Sound reinforcement is encouraged because on any given day, 10 to 15 percent of children in an EEC are likely to have a hearing impairment caused by an ear infection. New self-contained amplifier/microphone/speaker systems are becoming increasingly common. They are reasonably affordable (about $1,000) and are effective for communication.
Early-childhood centers should allocate a generous sum for a playground. On average, the cost of a playground is $100,000 to 200,000. Soft surfaces, such as shredded rubber, are recommended to guard against injuries from falls.
Because every school is part of a neighborhood, it should be designed to blend with the surrounding area. A residential image usually is preferable, with buildings no more than two stories high. Sloped, shingled roofs with brick exteriors have been found to work well. Light colors, with primary color accents, give the structure a warm, inviting look. The parking area should be convenient and provide space for about 100 cars in a 400-student school.
Young children often cannot find their way around a new facility, so moving about the building should be simplified.

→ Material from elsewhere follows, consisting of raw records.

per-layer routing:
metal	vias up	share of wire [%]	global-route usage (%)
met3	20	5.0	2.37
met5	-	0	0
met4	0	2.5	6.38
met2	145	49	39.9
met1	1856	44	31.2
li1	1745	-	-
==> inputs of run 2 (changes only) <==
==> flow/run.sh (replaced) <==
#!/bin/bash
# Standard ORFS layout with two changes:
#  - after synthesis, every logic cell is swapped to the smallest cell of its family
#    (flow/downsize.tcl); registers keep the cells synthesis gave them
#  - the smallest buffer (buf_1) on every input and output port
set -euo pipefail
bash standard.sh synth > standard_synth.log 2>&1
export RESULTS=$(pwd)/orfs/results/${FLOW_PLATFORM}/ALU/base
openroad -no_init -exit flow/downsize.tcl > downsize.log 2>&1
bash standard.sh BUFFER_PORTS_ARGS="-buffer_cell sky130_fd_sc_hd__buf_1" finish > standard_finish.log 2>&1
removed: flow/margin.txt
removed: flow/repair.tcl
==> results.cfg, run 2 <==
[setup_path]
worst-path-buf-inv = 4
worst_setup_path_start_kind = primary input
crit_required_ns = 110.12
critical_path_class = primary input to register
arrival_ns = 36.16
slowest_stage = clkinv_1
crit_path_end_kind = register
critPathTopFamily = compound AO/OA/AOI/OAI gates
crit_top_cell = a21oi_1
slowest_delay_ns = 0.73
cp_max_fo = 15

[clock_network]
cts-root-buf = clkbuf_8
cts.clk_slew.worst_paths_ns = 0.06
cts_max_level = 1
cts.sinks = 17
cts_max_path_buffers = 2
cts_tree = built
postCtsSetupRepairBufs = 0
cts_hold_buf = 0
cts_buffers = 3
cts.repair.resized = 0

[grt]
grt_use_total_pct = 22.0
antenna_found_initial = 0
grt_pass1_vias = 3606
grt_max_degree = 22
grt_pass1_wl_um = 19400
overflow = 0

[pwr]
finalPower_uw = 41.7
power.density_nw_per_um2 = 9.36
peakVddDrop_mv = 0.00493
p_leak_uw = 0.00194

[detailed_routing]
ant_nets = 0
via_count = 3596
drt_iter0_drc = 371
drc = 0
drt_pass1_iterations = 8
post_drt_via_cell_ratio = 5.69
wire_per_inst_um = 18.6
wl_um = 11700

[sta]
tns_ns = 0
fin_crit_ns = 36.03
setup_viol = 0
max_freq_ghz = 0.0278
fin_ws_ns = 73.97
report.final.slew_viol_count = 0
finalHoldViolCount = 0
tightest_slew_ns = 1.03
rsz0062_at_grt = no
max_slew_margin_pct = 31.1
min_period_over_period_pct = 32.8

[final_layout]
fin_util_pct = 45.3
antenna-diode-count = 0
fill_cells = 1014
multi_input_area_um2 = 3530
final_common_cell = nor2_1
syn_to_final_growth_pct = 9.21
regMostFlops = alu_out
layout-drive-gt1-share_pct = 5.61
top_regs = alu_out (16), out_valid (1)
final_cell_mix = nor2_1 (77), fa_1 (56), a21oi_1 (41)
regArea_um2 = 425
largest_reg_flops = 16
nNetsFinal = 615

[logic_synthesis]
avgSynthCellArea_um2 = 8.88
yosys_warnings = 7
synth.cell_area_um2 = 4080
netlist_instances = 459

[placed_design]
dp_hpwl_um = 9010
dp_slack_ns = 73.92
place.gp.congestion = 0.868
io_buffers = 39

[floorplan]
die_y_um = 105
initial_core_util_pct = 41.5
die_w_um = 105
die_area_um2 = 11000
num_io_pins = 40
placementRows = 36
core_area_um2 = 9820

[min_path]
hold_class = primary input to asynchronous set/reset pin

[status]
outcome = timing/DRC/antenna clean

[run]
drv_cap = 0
Source: an optimization exercise on an open RTL-to-GDS flow (aim: small area). Production flows keep margins and buffers that such runs may drop. RTL that was checked went through simulation tests only; none was proved equivalent to the original. Power is estimated from default activity; no workload was simulated.

==> violet: inputs <==
==> flow/design.v <==
module OnePixel(
	input             rst,
	input             clk,
	input             draw_en,
	input      [9:0]  startx,
	input      [9:0]  starty,
	output reg        finished,
	output     [14:0] write_mem_address
);
localparam START = 2'd0, BOUNDRY_CHECK = 2'd1, DRAW = 2'd2, DONE = 2'd3;
reg       s0, s1;    
wire [1:0] S = {s1, s0};
reg [7:0] bx;    
reg [6:0] by;    
wire in_range = startx <= 10'd640 && starty <= 10'd480;
always @(posedge clk or negedge rst)
	if (!rst)
		s0 <= 1'b0;
	else
		s0 <= (S == START) || S == DRAW || (S == BOUNDRY_CHECK && draw_en && !in_range) ||
		        (S == DONE && draw_en);
always @(posedge clk or negedge rst)
	if (!rst)
		s1 <= 1'b0;
	else if (s0)    
		s1 <= draw_en;
always @(posedge clk)
	if (S == START)
		finished <= 1'b0;
	else if (S == DRAW)
		finished <= 1'b1;
always @(posedge clk)
	if (S == START) begin
		bx <= startx[9:2];
		by <= starty[8:2];
	end
block_address write_addr (.bx(bx), .by(by), .address(write_mem_address));
endmodule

Few preschool youngsters are able to read, so signage must be handled creatively. Colors and graphics can make each area distinctive and easily recognizable. For example, a computer lab might be named “mission control” and illustrated with a space-age graphic. Signs should be placed at heights suitable for both adults and children.
Moxley is senior project manager for URS Corporation in Grand Rapids, Mich.
Prototype design in Detroit
The Detroit school system used a prototype design that would be applied to six early-childhood centers to accommodate a program to expand early-childhood-education opportunities. The schools house pre-K, kindergarten, second and third grades, and are adjacent to elementary schools with which they share common facilities such as gymnasiums and media centers.
The buildings are identical: two stories high, 44,000 square feet, containing 21 classrooms. The physical environment of each school is designed to facilitate learning while being flexible enough to accommodate different educational needs and methods of teaching.
Pre-K and kindergarten classrooms, all on the first floor, are 1,200 square feet, with two toilet rooms and a storage room. Coats are stored in cubbies. Second- and third-grade rooms, on the second floor, are 850 square feet, with cubbies for storing coats. Toilet rooms are at the end of the hallway.
Floor-to-ceiling, wall-to-wall windows and translucent panels create classrooms that are light and airy while conveying a sense of spaciousness. Fluorescent uplighting is used in all classrooms. Photo sensors turn off the lights above the perimeter zone if natural light is bright enough.